9

We have to store basic information about 3 million products. Currently the info is one 180 mb CSV which gets updated quarterly.

There will be about 30,000 queries per day, but the queries are just a very simple key value store. We only need to look up the product ID and display the rest of the information (which would all be in one record).

This is for the web, so fast performance is critical.

Should we use MySQL, even though we really don't need a relational database? Should we just generate 3 million static html files every quarter? Should we store a one line CSV for each product on something like Amazon S3 or Rackspace Cloud Files? What is the best way to do this?

Phil
  • 105
  • 1
  • 5

9 Answers9

15

Because MySQL is so widely supported and this is really quite a trivial thing to do I would suggest going with it. Unless the server has at least a few GB of memory I would suggest sticking with MySQL rather than using an in-memory system.

Once you start putting your data into a database, whether it's MySQL or something else, you will quite likely find that you will find more uses for it. Right now you're only talking about key value pairs but the rest of the data relating to your products must be stored somewhere. If that's not in a database I can't imagine the data storage being very efficient.

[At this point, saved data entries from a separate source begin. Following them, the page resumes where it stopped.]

<file path="flow/run.sh">
#!/bin/bash
# OpenROAD 26Q1-2900-gdf79404cd8, Yosys 0.63+post, stock flow scripts
make -C /OpenROAD-flow-scripts/flow DESIGN_CONFIG=/design/flow/config.mk WORK_HOME=/design/flow/orfs finish
</file>
<file path="flow/config.mk">
export PLATFORM = sky130hd
export DESIGN_NAME = downcounter7
export DESIGN_NICKNAME = downcounter7
export VERILOG_FILES = /design/flow/design.v
export SDC_FILE = /design/flow/constraint.sdc
export NUM_CORES = 4
export LEC_CHECK = 1
export CORE_AREA = 10 10 70 70
export DIE_AREA = 0 0 80 80
</file>
<file path="flow/constraint.sdc">
current_design downcounter7

set clk_period 2.8
set clk_io_pct 0.2

create_clock -name clk0 -period $clk_period [get_ports {CLK}]

set non_clock_inputs [all_inputs -no_clocks]
set_input_delay [expr $clk_period * $clk_io_pct] -clock clk0 $non_clock_inputs
set_output_delay [expr $clk_period * $clk_io_pct] -clock clk0 [all_outputs]
</file>
<file path="flow/design.v">
module counter7 (
    input  wire       CLK,
    input  wire       Reset,
    output wire [6:0] q
);
    wire [6:0] d, q_int;
    register7 r1 (CLK, Reset, d, q_int);
    add1_7    a1 (q_int, d);
    assign q = q_int;
endmodule
module register7 (input CLK, input Reset, input [6:0] D, output reg [6:0] Q);
    always @(posedge CLK or posedge Reset)
        if (Reset) Q <= 0;
        else       Q <= D;
endmodule
module add1_7 (input [6:0] A, output [6:0] Y);
    assign Y = A + 1;
endmodule
module downcounter7 (
    input  wire       CLK,
    input  wire       Reset,
    output wire [6:0] q
);
    wire [6:0] d, q_int;
    register7 r1 (CLK, Reset, d, q_int);
    sub1_7    s1 (q_int, d);
    assign q = q_int;
endmodule
module sub1_7 (input [6:0] A, output [6:0] Y);
    assign Y = A - 1;
endmodule
</file>
==> results.cfg <==
; generated from flow reports
[logic_synthesis]
ys_warn_count = 1
avgSynthCellArea_um2 = 12.3
ys_seq_share = 0.617
common_cells = 7 x dfrtp_1, 4 x inv_1, 3 x xnor2_1, 2 x nor2_1, 2 x xor2_1
synthArstFlopShare = 1.00
synth_area_leader_cell = dfrtp_1
synth_area_um2 = 284
ys_area_um2 = 284
edf_count = 0
netlist_instances = 23
ys_seq_elements = 7
ys_cells = 23
synthDominantCellAreaShare = 0.617
synth_cell_types = 10
dominantRegCellSynth = dfrtp_1
most_common_cell = dfrtp_1
top_cells_by_area = dfrtp_1 62%, xnor2_1 9.3%, xor2_1 6.2%

[run_status]
status = completed

[worst_setup_path]
path_cells = clkdlybuf4s50_1
r2r-start = r1.Q[2]$_DFF_PP0_
r2r.worst_path.cells = 3
crit_arrival_ns = 1.17
cp-end-kind = primary output
cp_data_required_time_ns = 2.24
critPathTopFamily = buffers and inverters
r2r-end = r1.Q[5]$_DFF_PP0_
path_max_fanout = 4
path_buffers = 1
r2r_slack_ns = 1.60
critPathLaunchType = flop
critical-path-slowest-cell = clkdlybuf4s50_1
path_class = flop to primary output
cp_slowest_stage_delay_ns = 0.51

[clock_network]
holdBufCountCts = 0
clock-sinks = 7
insertion_delay_ns = 0.25
cts.reportedPaths.clkPinSlew_ns = 0.05
cts_setup_buffers = 0
clockBufferDepth = 2
cts_tree = yes
cts_buffers = 3
cts-root-buf = clkbuf_4
post_cts_resized = 0
h-tree-depth = 1

[die]
fp_util = 0.0832
core_um2 = 3420
die_height_um = 80
die_width_um = 80
rows = 21
ios = 9
die_area_um2 = 6400

[hold_path]
min_from = r1.Q[6]$_DFF_PP0_
hold_depth = 1
hp-class = flop to flop
hold_end = r1.Q[6]$_DFF_PP0_

[finish]
syn2layout_area_growth_pct = 57.7
largest-register = r1.Q
post-route-util = 0.131
final_cell_area_um2 = 448
largestRegisters = r1.Q: 7 flops
largest_reg_flops = 7
drive_above_1_share = 0.143

[placement]
dp_hpwl_um = 498
placed_cell_area_um2 = 422
portBuffers = 8
pre_cts_ws_ns = 1.34
gp_congestion = 0.694

[sta]
fmax_ghz = 0.579
fin_tns_setup_ns = 0
maxSlewHeadroom = 0.821
period_needed_ns = 1.73
setup_ws_ns = 1.07
drv_slew = 0
post-route-period-util = 0.617
finClkSkew_ns = 0.00336
setup_viol_count_final = 0
hold_viol = 0
worst_slew_pin_slew_ns = 0.268
rsz0062_at_grt = no

[grt]
grt_pass1_wl_um = 966
grt_usage = 0.0219
grt_max_degree = 8
antenna_found_initial = 0
grt_pass1_vias = 203
overflow = 0

[route]
drc = 0
avgRoutedWirePerCell_um = 7.62
wl_um = 617
ant_nets = 0
first_pass_iters = 4
viasPerCell = 2.42
via_count = 196
drt_iter0_markers = 8
antenna_cells = 0

[run]
max-cap-violations = 0
warnings = 25

[pwr]
p_total_uw = 196
power_density_nw_per_um2 = 437
ir_drop_mv = 0.123
p_leak_nw = 0.184
==> metal layers <==
layer	share of wire	GRT usage	routed length, µm
met5	0	0	0
met4	0	0.00352	0
met1	0.48	0.0283	299
met2	0.21	0.0152	129
met3	0.31	0.0352	189
==> placed cells by master, fill, tap and decap left out <==
cell type | Yosys | layout
clkbuf_4 | 0 | 3
nor3_2 | 1 | 1
clkbuf_1 | 0 | 1
or3_4 | 1 | 1
xor2_1 | 2 | 2
nand2_1 | 1 | 1
nand3_1 | 1 | 1
dfrtp_1 | 7 | 7
nor2_1 | 2 | 2
clkdlybuf4s50_1 | 0 | 8
xnor2_1 | 3 | 3
ha_1 | 1 | 1
inv_1 | 4 | 4
==> worst max-delay path by stage <==
stage | slack (ns) | depth (start not counted) | endpoint | startpoint
finish | 1.07 | 1 | q[2] | r1.Q[2]$_DFF_PP0_
global route | 1.00 | 1 | q[4] | r1.Q[4]$_DFF_PP0_
CTS | 1.05 | 1 | q[2] | r1.Q[2]$_DFF_PP0_
==> per-stage QoR <==
step,instances,hold WS (ns)
floorplan,23,0.363
global placement,77,0.455
detailed placement,77,0.464
CTS,81,0.473
global route,81,0.495
finish,81,0.465
==> power by group <==
part / leakage (nW) / total, mW / internal, mW / switching [mW]
registers: 0.0905 / 0.101 / 0.101 / 0
clock network: 0.0150 / 0.0913 / 0.0544 / 0.0369
logic: 0.0788 / 0.00333 / 0.00130 / 0.00203
==> kinds of logic after synthesis <==
group	Yosys count	synth area share
DFF	7	0.617
adders and majority gates	1	0.0440
xor gates and xnor gates	5	0.154
buffers and inverters	4	0.0528
and+or+nand+nor	6	0.132
==> area by class of cell <==
class                           count  area, µm²
Inverter                            4       15.0
Fill cell                         391       2970
Tap cell                           46       57.6
Multi-Input combinational cell     12       93.8
Clock buffer                        4       26.3
Sequential cell                     7        175
Timing Repair Buffer                8       80.1
Power figures rest on the tool's default switching activity, not on a simulated workload.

Whatever you do, do not create those three million files. We have seen a number of questions here already resulting from the problems so many files create.

John Gardeniers
  • 27,262
  • 12
  • 53
  • 108
13

You can use dedicated Key-Value type of NoSQL database which is optimized for this kind of tasks. Have a look at:

  • Redis -- Redis is an open source, advanced key-value store. It is often referred to as a data structure server since keys can contain strings, hashes, lists, sets and sorted sets.
  • MemcacheDB -- MemcacheDB is a distributed key-value storage system designed for persistent.
  • others (one of such lists can be found here: http://nosql-database.org/)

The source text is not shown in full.